*ABOUT THIS TASK*
Quote the entries below from the line with "bufinv_16: 0 / 3" through the line with "nand4_1,0.14", both ends included, and only those lines.

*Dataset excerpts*
==> config.mk <==
export PLATFORM = sky130hd
export DESIGN_NAME = uart_baud_ctrl
export DESIGN_NICKNAME = d
export VERILOG_FILES = /design/src/rtl/uart_baud_ctrl.sv
export SDC_FILE = /design/constraint.sdc
export NUM_CORES = 1
export LEC_CHECK = 0
export CAP_MARGIN = 20
export CORE_MARGIN = 2
export CORE_UTILIZATION = 47
export DETAILED_ROUTE_END_ITERATION = 8
export HOLD_SLACK_MARGIN = 0.06
export MAX_ROUTING_LAYER = met4
export PLACE_DENSITY = 0.81
export SLEW_MARGIN = 10
export SYNTH_ARGS = -nofsm -noshare
export SYNTH_HDL_FRONTEND = slang
export SYNTH_SLANG_ARGS = --single-unit
==> constraint.sdc <==
create_clock -name clk -period 1.7 [get_ports clk]
set_clock_uncertainty 0.05 [all_clocks]
set_input_delay 0.34 -clock clk [delete_from_list [all_inputs] [get_ports clk]]
set_output_delay 0.34 -clock clk [all_outputs]
set_load 0.02 [all_outputs]
==> src/rtl/uart_baud_ctrl.sv <==
// uart_baud_ctrl: runtime-programmable baud tick generator.
// Produces a 16x oversample tick (s_tick) and a 1x bit tick (b_tick).
// Divisor updates are staged and only take effect on a tick boundary.
// Optional macro UART_BAUD_LOCK_EN: when defined, a staged update waits
// until both the TX and RX cores report idle at the terminal count.
module uart_baud_ctrl #(
  parameter int unsigned CLK_FREQ  = 100_000_000,
  parameter int unsigned BAUD_RATE = 9600,
  parameter int unsigned DIV_W     = 16,
  parameter int unsigned MIN_DIV   = 3
) (
  input  logic             clk,
  input  logic             rst_n,
  input  logic [DIV_W-1:0] cfg_div,
  input  logic             cfg_req,
  output logic             cfg_ack,
  output logic             cfg_err,
  input  logic             tx_busy,
  input  logic             rx_busy,
  output logic             s_tick,
  output logic             b_tick,
  output logic [DIV_W-1:0] div_cur,
  output logic             pending
);

  localparam logic [DIV_W-1:0] DIV_RST   = DIV_W'(CLK_FREQ / (BAUD_RATE * 16) - 1);
  localparam logic [DIV_W-1:0] MIN_DIV_V = DIV_W'(MIN_DIV);

  typedef enum logic [0:0] {
    IDLE = 1'b0,
    PEND = 1'b1
  } state_t;

  state_t           state_r;
  state_t           state_nxt;
  logic [DIV_W-1:0] cnt_r;
  logic [DIV_W-1:0] div_stg_r;
  logic [3:0]       phase_r;
  logic             term_s;
  logic             lock_s;
  logic             apply_s;
  logic             load_s;
  logic             err_s;

  // Terminal count of the oversample divider: next cycle carries s_tick.
  assign term_s = (cnt_r == div_cur);

`ifdef UART_BAUD_LOCK_EN
  // Only switch rates when neither core is in the middle of a frame.
  assign lock_s = ~tx_busy & ~rx_busy;
`else
  // Busy inputs are kept in the interface but do not gate the update.
  logic unused_busy_s;
  assign unused_busy_s = tx_busy | rx_busy;
  assign lock_s        = 1'b1;
`endif

  // State register for the update handshake.
  always_ff @(posedge clk) begin
    if (!rst_n) begin
      state_r <= IDLE;
    end else begin
      state_r <= state_nxt;
    end
  end

  // Next-state logic: accept/reject requests in IDLE, apply at a boundary in PEND.
  always_comb begin
    state_nxt = state_r;
    apply_s   = 1'b0;
    load_s    = 1'b0;
    err_s     = 1'b0;
    case (state_r)
      IDLE: begin
        if (cfg_req) begin
          if (cfg_div < MIN_DIV_V) begin
            err_s     = 1'b1;
            state_nxt = IDLE;
          end else begin
            load_s    = 1'b1;
            state_nxt = PEND;
          end
        end else begin
          state_nxt = IDLE;
        end
      end
      PEND: begin
        // Re-requests are silently dropped while an update is staged.
        if (term_s && lock_s) begin
          apply_s   = 1'b1;
          state_nxt = IDLE;
        end else begin
          state_nxt = PEND;
        end
      end
      default: begin
        state_nxt = IDLE;
      end
    endcase
  end

  // Divider, phase counter, divisor registers and registered pulse outputs.
  always_ff @(posedge clk) begin
    if (!rst_n) begin
      cnt_r     <= {DIV_W{1'b0}};
      phase_r   <= 4'd0;
      div_cur   <= DIV_RST;
      div_stg_r <= DIV_RST;
      s_tick    <= 1'b0;
      b_tick    <= 1'b0;
      cfg_ack   <= 1'b0;
      cfg_err   <= 1'b0;
      pending   <= 1'b0;
    end else begin
      s_tick  <= term_s;
      // The boundary b_tick still follows the old phase even when applying.
      b_tick  <= term_s && (phase_r == 4'd15);
      cfg_ack <= apply_s;
      cfg_err <= err_s;
      pending <= (state_nxt == PEND);
      if (term_s) begin
        cnt_r <= {DIV_W{1'b0}};
      end else begin
        cnt_r <= cnt_r + {{(DIV_W-1){1'b0}}, 1'b1};
      end
      if (apply_s) begin
        phase_r <= 4'd0;
      end else if (term_s) begin
        phase_r <= phase_r + 4'd1;
      end else begin
        phase_r <= phase_r;
      end
      if (apply_s) begin
        div_cur <= div_stg_r;
      end else begin
        div_cur <= div_cur;
      end
      if (load_s) begin
        div_stg_r <= cfg_div;
      end else begin
        div_stg_r <= div_stg_r;
      end
    end
  end

endmodule

==> impl_metrics.json, run 1 <==
{
  "seq_area_frac_synth_pct": 45.69,
  "fin_crit_sh_pct": 112.4,
  "rows": 26,
  "fillCellCount": 344,
  "cts_tree": "done",
  "drc": 0,
  "run_status": "finished, violations left",
  "ys_seq_elements": 57,
  "required_ns": 1.89,
  "nets": 373,
  "setup_violations": 35,
  "final_antenna_net_count": 0,
  "grt_first_pass_wirelength_um": 10120,
  "grt_start_max_net_pins": 36,
  "synthTopCellsByArea": "dfxtp_1 (46%), mux2i_1 (12%), xnor2_1 (7.0%), nand2_1 (5.3%), nor2b_1 (3.8%)",
  "worst_slew_pin_slew_ns": 0.5076,
  "r2r-end": "div_cur[11]",
  "yosysTopAreaCellShare_pct": 45.69,
  "io_buffers": 39,
  "start_util_pct": 48.90,
  "gp_congestion": 0.7758,
  "rr_startpoint": "div_cur[3]",
  "postCtsHoldBufs": 0,
  "syn_avg_cell_area_um2": 9.532,
  "startpoint_type": "register",
  "antenna_found_initial": 0,
  "synth_warnings": 0,
  "num_antenna_cells": 0,
  "max_freq_mhz": 523.4,
  "die-area_mm2": 0.005913,
  "cts.htree.levels": 3,
  "ys_types": 32,
  "die_w_um": 76.90,
  "cts_buffers": 9,
  "crit_fanout": 8,
  "first_global_vias": 2148,
  "track_usage_pct": 22.48,
  "rrSetupSlack_ns": -0.21,
  "clk_pin_slew_ns": 0.07,
  "startpoint": "div_cur[3]",
  "layout-drive-gt1-share_pct": 32.68,
  "drt_iter0_markers": 92,
  "syn_inst": 262,
  "hold_viol_final": 0,
  "wirelength_um": 6477,
  "crit_path_end": "div_cur[11]",
  "p_per_area_mw_per_mm2": 850.7,
  "vias": 2124,
  "finalSetupTns_ns": -3.211,
  "worstSkewPairLatency_ns": 0.34,
  "vias_per_cell": 4.998,
  "core_area_mm2": 0.005107,
  "maxCapViolations": 0,
  "cp.arrival_ns": 2.11,
  "cts_buffer_depth": 2,
  "drt_pass1_iterations": 4,
  "leakage_uw": 0.001568,
  "finalCoreUtilization_pct": 73.57,
  "synth.largest_area_cell": "dfxtp_1",
  "holdCritPathClass": "input port to register",
  "drv_slew": 0,
  "rsz0062_at_grt": "yes",
  "path_class": "register to register",
  "violations": "setup timing",
  "grt_remaining_overflow": 0,
  "worst_ir_drop_vdd_mv": 0.7309,
  "layout_setup_ws_ns": -0.2107,
  "worstSetupEndpointType": "register",
  "slew_headroom_pct": 66.05,
  "fp.dieH_um": 76.90,
  "ios": 42,
  "post-route-min-period_ns": 1.911,
  "syn_area_mm2": 0.002497,
  "dp_hpwl_um": 4145,
  "clockRootBuffer": "clkbuf_8",
  "reg2reg_depth": 7,
  "area_growth_pct": 50.45,
  "wire_per_inst_um": 15.24,
  "cts_sinks": 57,
  "syn_nets": 285
}
metrics by stage:
step	hold slack [ns]	cells	setup WS [ns]	power [uW]	cell area (um^2)
global route	0.3031	425	-0.2618	3297	3757
floorplan	0.3798	262	0.005197	1535	2511
detailed placement	0.3949	406	-0.4495	1653	3314
global placement	0.3941	406	-0.3931	1644	3314
finish	0.2959	425	-0.2107	3196	3757
CTS	0.4037	423	-0.04331	3179	3618
Yosys cell counts:
cell,instances
a211oi_1,1
a32o_1,2
and2_1,2
and3_1,3
and3b_1,2
buf_12,1
buf_2,4
buf_4,1
buf_6,3
clkbuf_1,7
dfxtp_1,57
ha_1,2
inv_1,9
mux2i_1,30
nand2_1,35
nand2b_1,1
nand3_1,10
nand4_1,8
nor2_1,23
nor2b_1,15
nor3_1,2
nor4_1,3
nor4_2,2
nor4bb_1,1
o211ai_1,4
o21a_1,1
o21ai_0,1
o21ai_1,1
or2_2,1
xnor2_1,20
xnor2_2,2
xor2_1,8
cells in the final DEF, fill, tap and decap left out, types with 2 or more instances in the layout:
master / netlist / final
nor4_4: 0 / 2
dfxtp_2: 0 / 21
nor2_1: 23 / 17
nor2_2: 0 / 6
nand4_1: 8 / 8
xnor2_1: 20 / 15
clkbuf_8: 0 / 9
o211ai_1: 4 / 4
clkinvlp_4: 0 / 2
and3_1: 3 / 2
bufinv_16: 0 / 3
nor2b_1: 15 / 15
ha_1: 2 / 2
nand3_1: 10 / 10
inv_1: 9 / 9
buf_12: 1 / 4
nor4_2: 2 / 3
o21ai_1: 1 / 2
a32o_1: 2 / 2
dlygate4sd2_1: 0 / 18
clkdlybuf4s50_1: 0 / 14
mux2i_1: 30 / 28
xnor2_2: 2 / 7
dlymetal6s2s_1: 0 / 7
and3b_1: 2 / 2
nand2_1: 35 / 35
dfxtp_1: 57 / 36
xor2_1: 8 / 8
buf_4: 1 / 47
logic make-up after synthesis:
kind of cell	share of synthesized area (%)
xor gates and xnor gates	11.12
adders and majority gates	1.002
DFF	45.69
and+or+nand+nor	21.49
muxes	12.02
AOI/OAI and AO/OA	3.006
buffers and inverters	5.661
metal layers:
metal	vias to the layer above	GRT usage, %	part of all wire [%]
met3	7	7.176	3.7
met5	-	-	0
met2	46	38.16	54
met1	1025	25.07	41
met4	0	7.273	0.82
li1	1046	-	-
area by class of cell:
| type | count | area, um^2 | area share, % |
|---|---|---|---|
| multi-input cells | 180 | 1345 | 35.80 |
| flip-flops and latches | 57 | 1167 | 31.07 |
| repair buffers | 93 | 882.1 | 23.48 |
| clock buffers | 10 | 127.6 | 3.397 |
| inverters | 9 | 33.78 | 0.8991 |
| well taps | 70 | 87.58 | 2.331 |
| clock inverters | 6 | 113.9 | 3.030 |
worst min path at each step:
stage	end	from	slack (ns)	cells after the start
6_report	div_stg_r[7]	cfg_div[7]	0.30	3
5_1_grt	div_stg_r[7]	cfg_div[7]	0.30	3
4_1_cts	div_cur[13]	div_stg_r[13]	0.40	2
3_5_place_dp	div_cur[13]	div_stg_r[13]	0.39	2
3_3_place_gp	div_cur[13]	div_stg_r[13]	0.39	2
2_1_floorplan	div_cur[0]	div_stg_r[0]	0.38	2
power breakdown:
part           internal, uW  leakage (uW)  switching (uW)
sequential             1370      0.000472            23.8
combinational           142      0.000984             117
clock                   978      0.000113             566
repair_timing:
item / CTS / global route
buffers inserted: 0 / 1
pin swaps: 8 / 6
setup endpoints to repair: 52 / 54
resized for setup: 35 / 28
cloned: 1 / 1
critical path, stage by stage, from the launching register on:
cell,delay (ns)
dfxtp_2,0.34
xnor2_1,0.23
nand4_1,0.14
nor4_2,0.29
buf_4,0.18
and2_4,0.20
buf_12,0.15
mux2i_1,0.24
sequential cells by signal, summed over array words and instances, names as in the netlist:
name and flops:
div_stg_r 16, b_tick 1, cfg_err 1, cfg_ack 1
div_cur 16, cnt_r 16, s_tick 1, pending 1
phase_r 4
Power figures use the tool's default switching activity.
==> inputs of run 2 (changes only) <==
CORE_UTILIZATION = 52   (was 47)
PLACE_DENSITY = 0.84   (was 0.81)
clock period = 2 ns   (was 1.7 ns; I/O delays follow)
==> impl_metrics.json, run 2 (synthesis results as in run 1) <==
{
  "grt_remaining_overflow": 0,
  "worst_ir_drop_vdd_mv": 0.6121,
  "dp_slack_ns": -0.2418,
  "layout_setup_ws_ns": 0.09132,
  "drt_iter0_markers": 75,
  "final_common_cell": "dfxtp_1",
  "slew_headroom_pct": 65.82,
  "die_w_um": 73.30,
  "start_util_pct": 53.23,
  "first_global_vias": 1798,
  "post-route-min-period_ns": 1.909,
  "rows": 25,
  "hold_depth": 2,
  "clk_pin_slew_ns": 0.06,
  "cts_buffer_depth": 2,
  "antenna_found_initial": 0,
  "wirelength_um": 4948,
  "core_area_mm2": 0.004692,
  "drt_pass1_iterations": 4,
  "rsz0062_at_grt": "no",
  "drv_slew": 0,
  "startpoint_type": "register",
  "hold_viol_final": 0,
  "hold_slack_ns": 0.4165,
  "max_freq_mhz": 523.9,
  "seq_area_mm2": 0.001141,
  "path_class": "register to output port",
  "grt_start_max_net_pins": 34,
  "grt_first_pass_wirelength_um": 8211,
  "drc": 0,
  "fin_crit_sh_pct": 95.43,
  "io_buffers": 39,
  "worstSkewPairLatency_ns": 0.33,
  "cts_tree": "done",
  "final_cell_area_mm2": 0.003259,
  "setup_violations": 0,
  "track_usage_pct": 21.05,
  "vias": 1940,
  "final_cell_mix": "dfxtp_1 (57), clkdlybuf4s50_1 (39), nand2_1 (35)",
  "num_antenna_cells": 0,
  "reg2reg_depth": 6,
  "cp.arrival_ns": 1.46,
  "dp_hpwl_um": 3604,
  "crit_fanout": 2,
  "required_ns": 1.55,
  "ios": 42,
  "multi_input_area_mm2": 0.001221,
  "worst_slew_pin_slew_ns": 0.5111,
  "cts_setup_buffers": 0,
  "final_antenna_net_count": 0,
  "maxCapViolations": 0,
  "cts_sinks": 57,
  "cts.htree.levels": 3,
  "clockRootBuffer": "clkbuf_8",
  "vias_per_cell": 5.105,
  "die-area_mm2": 0.005373,
  "run_status": "finished, final reports clean",
  "nets": 344,
  "fin_total_pwr_uw": 2379,
  "fillCellCount": 347,
  "area_growth_pct": 30.51,
  "holdCritPathClass": "register to register",
  "wire_per_inst_um": 13.02,
  "leakage_uw": 0.001232,
  "layout-drive-gt1-share_pct": 14.11,
  "fp.dieH_um": 73.30,
  "dpl_cell_area_mm2": 0.003060,
  "worstSetupEndpointType": "output port",
  "cts_buffers": 9,
  "gp_congestion": 0.8004,
  "p_per_area_mw_per_mm2": 729.9,
  "top_regs": "cnt_r: 16 flops, div_cur: 16 flops, div_stg_r: 16 flops"
}
-- run 2: cell count changes in the layout (fill, tap and decap cells not counted), sizes merged --
cell / change
clkinv: +2
inv: -1
clkdlybuf4s50: +25
dlygate4sd2: -18
dlymetal6s2s: -7
bufinv: -3
clkinvlp: -2
buf: -28
clkbuf: +3
-- run 2: per-stage QoR --
stage | instances | setup TNS (ns) | util (%)
2_1_floorplan | 262 | 0 | -
3_3_place_gp | 364 | -3.291 | 65.23
3_5_place_dp | 364 | -3.834 | 65.23
4_1_cts | 380 | 0 | 69.33
5_1_grt | 380 | 0 | 69.47
6_report | 380 | 0 | 69.47
-- run 2: worst paths after layout --
| kind | slack, ns | startpoint | to |
|---|---|---|---|
| max | 0.09 | div_cur[5] | div_cur[5] |
| min | 0.42 | phase_r[3] | b_tick |
| max reg2reg | 0.17 | cnt_r[7] | phase_r[2] |
| min reg2reg | 0.42 | phase_r[3] | b_tick |
-- run 2: cell type report --
cell class / instances / share of cell area (%)
well taps: 54 / 2.073
clock inverters: 2 / 0.3071
repair buffers: 64 / 18.50
inverters: 9 / 1.036
clock buffers: 14 / 5.605
flip-flops and latches: 57 / 35.01
multi-input cells: 180 / 37.47
-- run 2: critical path, cell delays in order (launching register included) --
cell and delay [ns]:
dfxtp_1 0.39, buf_4 0.15, clkdlybuf4s50_1 0.59
-- run 2: power by group --
group / switching (uW) / leakage (uW) / internal [uW] / total [uW]
combinational: 80.2 / 0.000666 / 102 / 182
sequential: 19.5 / 0.000463 / 1160 / 1180
clock: 433 / 0.000102 / 581 / 1010
total: 532 / 0.00123 / 1850 / 2380
-- run 2: metal layers --
metal	wire [um]	GRT usage [%]
met5	0	-
met4	108	11.92
met3	185	4.801
met2	2369	30.73
met1	2285	26.84
-- run 2: timing repair --
action,4_1_cts,5_1_grt
gates resized for setup,0,1
setup endpoints to repair,0,5
hold buffers,0,0
==> inputs of run 3 (changes only) <==
PLACE_DENSITY = 0.78   (was 0.84)
==> impl_metrics.json, run 3 (synthesis results as in run 1) <==
{
  "run_status": "finished, final reports clean",
  "cts_sinks": 57,
  "worstSetupEndpointType": "register",
  "drc": 0,
  "cts_resized": 0,
  "startpoint_type": "register",
  "drt_pass1_iterations": 4,
  "track_usage_pct": 20.86,
  "die-area_mm2": 0.005373,
  "num_antenna_cells": 0,
  "first_global_vias": 1795,
  "setup_violations": 0,
  "final_cell_mix": "dfxtp_1 (57), clkdlybuf4s50_1 (39), nand2_1 (35)",
  "max_freq_mhz": 514.3,
  "antenna_found_initial": 0,
  "path_class": "register to register",
  "rsz0062_at_grt": "no",
  "gp_congestion": 0.7784,
  "layout-drive-gt1-share_pct": 13.85,
  "worst_ir_drop_vdd_mv": 0.5541,
  "vias": 1932,
  "p_sw_uw": 528.4,
  "fp.dieH_um": 73.30,
  "worst_slew_pin_slew_ns": 0.3846,
  "holdCritPathClass": "register to register",
  "crit_fanout": 11,
  "cts_buffer_depth": 2,
  "grt_start_max_net_pins": 34,
  "cp.arrival_ns": 2.12,
  "hold_viol_final": 0,
  "worstSkewPairLatency_ns": 0.33,
  "power.share.clock_pct": 44.5,
  "maxCapViolations": 0,
  "slew_headroom_pct": 74.15,
  "io_buffers": 39,
  "wirelength_um": 5012,
  "dpl_cell_area_mm2": 0.003065,
  "clockRootBuffer": "clkbuf_8",
  "final_cell_area_mm2": 0.003284,
  "comb_power_share_pct": 7.8,
  "clk_pin_slew_ns": 0.06,
  "dp_hpwl_um": 3580,
  "core_area_mm2": 0.004692,
  "required_ns": 2.18,
  "grt_first_pass_wirelength_um": 8169,
  "top_regs": "cnt_r: 16 flops, div_cur: 16 flops, div_stg_r: 16 flops",
  "rows": 25,
  "cts_buffers": 9,
  "nets": 343,
  "power.share.sequential_pct": 47.8,
  "cts.htree.levels": 3,
  "cts_tree": "done",
  "leakage_uw": 0.001235,
  "area_growth_pct": 31.51,
  "final_antenna_net_count": 0,
  "switching_share_pct": 21.34,
  "drv_slew": 0,
  "drt_iter0_markers": 51,
  "grt_remaining_overflow": 0,
  "wire_per_inst_um": 13.22,
  "postCtsHoldBufs": 0,
  "post-route-min-period_ns": 1.945,
  "cts_setup_buffers": 0,
  "ios": 42,
  "p_per_area_mw_per_mm2": 753.9,
  "start_util_pct": 53.23,
  "final_common_cell": "dfxtp_1",
  "power.internal_uw": 1948,
  "fin_crit_sh_pct": 97.23,
  "fin_total_pwr_uw": 2476,
  "vias_per_cell": 5.098,
  "die_w_um": 73.30
}
==> run 3: cell types whose count changed in the layout (fill, tap and decap cells not counted) <==
cell	change
and3_1	-1
and3_4	+1
buf_12	+1
buf_4	-2
bufinv_16	+1
clkbuf_1	+1
clkbuf_8	-1
clkinv_2	-1
==> run 3: power by group through the flow <==
stage	Clock [uW]	Combinational (uW)	Sequential (uW)
floorplan	0	102	1200
global placement	0	184	1210
detailed placement	0	189	1210
CTS	1130	191	1180
global route	1170	209	1180
finish	1100	193	1180
==> run 3: final cells by class <==
cell class	instances	area [um^2]
well taps	54	67.56
multi-input cells	180	1226
clock inverters	2	35.03
clock buffers	14	172.7
inverters	9	33.78
repair buffers	63	608.1
flip-flops and latches	57	1141
fillers	354	1408
==> run 3: final timing paths <==
| path | startpoint | endpoint | slack (ns) | depth (start not counted) |
|---|---|---|---|---|
| max | cnt_r[11] | phase_r[2] | 0.06 | 6 |
| min | div_stg_r[13] | div_cur[13] | 0.42 | 2 |
| max reg2reg | cnt_r[11] | phase_r[2] | 0.06 | 6 |
| min reg2reg | div_stg_r[13] | div_cur[13] | 0.42 | 2 |
==> run 3: worst max-delay path: stages (launching register included) <==
cell,delay [ns]
dfxtp_1,0.44
xnor2_1,0.16
nand4_1,0.15
nor4_2,0.42
buf_4,0.26
o21ai_0,0.10
a32o_1,0.26
==> run 3: metrics by stage <==
step	cells	utilization [%]	TNS [ns]	hold WS (ns)	setup WS, ns
floorplan	262	-	0	0.3809	0.2298
global placement	363	65.33	-3.727	0.3985	-0.2275
detailed placement	363	65.33	-4.791	0.4022	-0.3115
CTS	379	69.76	0	0.4159	0.01954
global route	379	70.00	0	0.4291	0.01897
finish	379	70.00	0	0.4162	0.05543
==> run 3: layer usage <==
metal  wire, um  track usage (%)
met5          0                -
met4        137            12.12
met3        142            4.252
met2       2376            32.03
met1       2355            25.41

*OUTPUT OF THE EXERCISE*
bufinv_16: 0 / 3
nor2b_1: 15 / 15
ha_1: 2 / 2
nand3_1: 10 / 10
inv_1: 9 / 9
buf_12: 1 / 4
nor4_2: 2 / 3
o21ai_1: 1 / 2
a32o_1: 2 / 2
dlygate4sd2_1: 0 / 18
clkdlybuf4s50_1: 0 / 14
mux2i_1: 30 / 28
xnor2_2: 2 / 7
dlymetal6s2s_1: 0 / 7
and3b_1: 2 / 2
nand2_1: 35 / 35
dfxtp_1: 57 / 36
xor2_1: 8 / 8
buf_4: 1 / 47
logic make-up after synthesis:
kind of cell	share of synthesized area (%)
xor gates and xnor gates	11.12
adders and majority gates	1.002
DFF	45.69
and+or+nand+nor	21.49
muxes	12.02
AOI/OAI and AO/OA	3.006
buffers and inverters	5.661
metal layers:
metal	vias to the layer above	GRT usage, %	part of all wire [%]
met3	7	7.176	3.7
met5	-	-	0
met2	46	38.16	54
met1	1025	25.07	41
met4	0	7.273	0.82
li1	1046	-	-
area by class of cell:
| type | count | area, um^2 | area share, % |
|---|---|---|---|
| multi-input cells | 180 | 1345 | 35.80 |
| flip-flops and latches | 57 | 1167 | 31.07 |
| repair buffers | 93 | 882.1 | 23.48 |
| clock buffers | 10 | 127.6 | 3.397 |
| inverters | 9 | 33.78 | 0.8991 |
| well taps | 70 | 87.58 | 2.331 |
| clock inverters | 6 | 113.9 | 3.030 |
worst min path at each step:
stage	end	from	slack (ns)	cells after the start
6_report	div_stg_r[7]	cfg_div[7]	0.30	3
5_1_grt	div_stg_r[7]	cfg_div[7]	0.30	3
4_1_cts	div_cur[13]	div_stg_r[13]	0.40	2
3_5_place_dp	div_cur[13]	div_stg_r[13]	0.39	2
3_3_place_gp	div_cur[13]	div_stg_r[13]	0.39	2
2_1_floorplan	div_cur[0]	div_stg_r[0]	0.38	2
power breakdown:
part           internal, uW  leakage (uW)  switching (uW)
sequential             1370      0.000472            23.8
combinational           142      0.000984             117
clock                   978      0.000113             566
repair_timing:
item / CTS / global route
buffers inserted: 0 / 1
pin swaps: 8 / 6
setup endpoints to repair: 52 / 54
resized for setup: 35 / 28
cloned: 1 / 1
critical path, stage by stage, from the launching register on:
cell,delay (ns)
dfxtp_2,0.34
xnor2_1,0.23
nand4_1,0.14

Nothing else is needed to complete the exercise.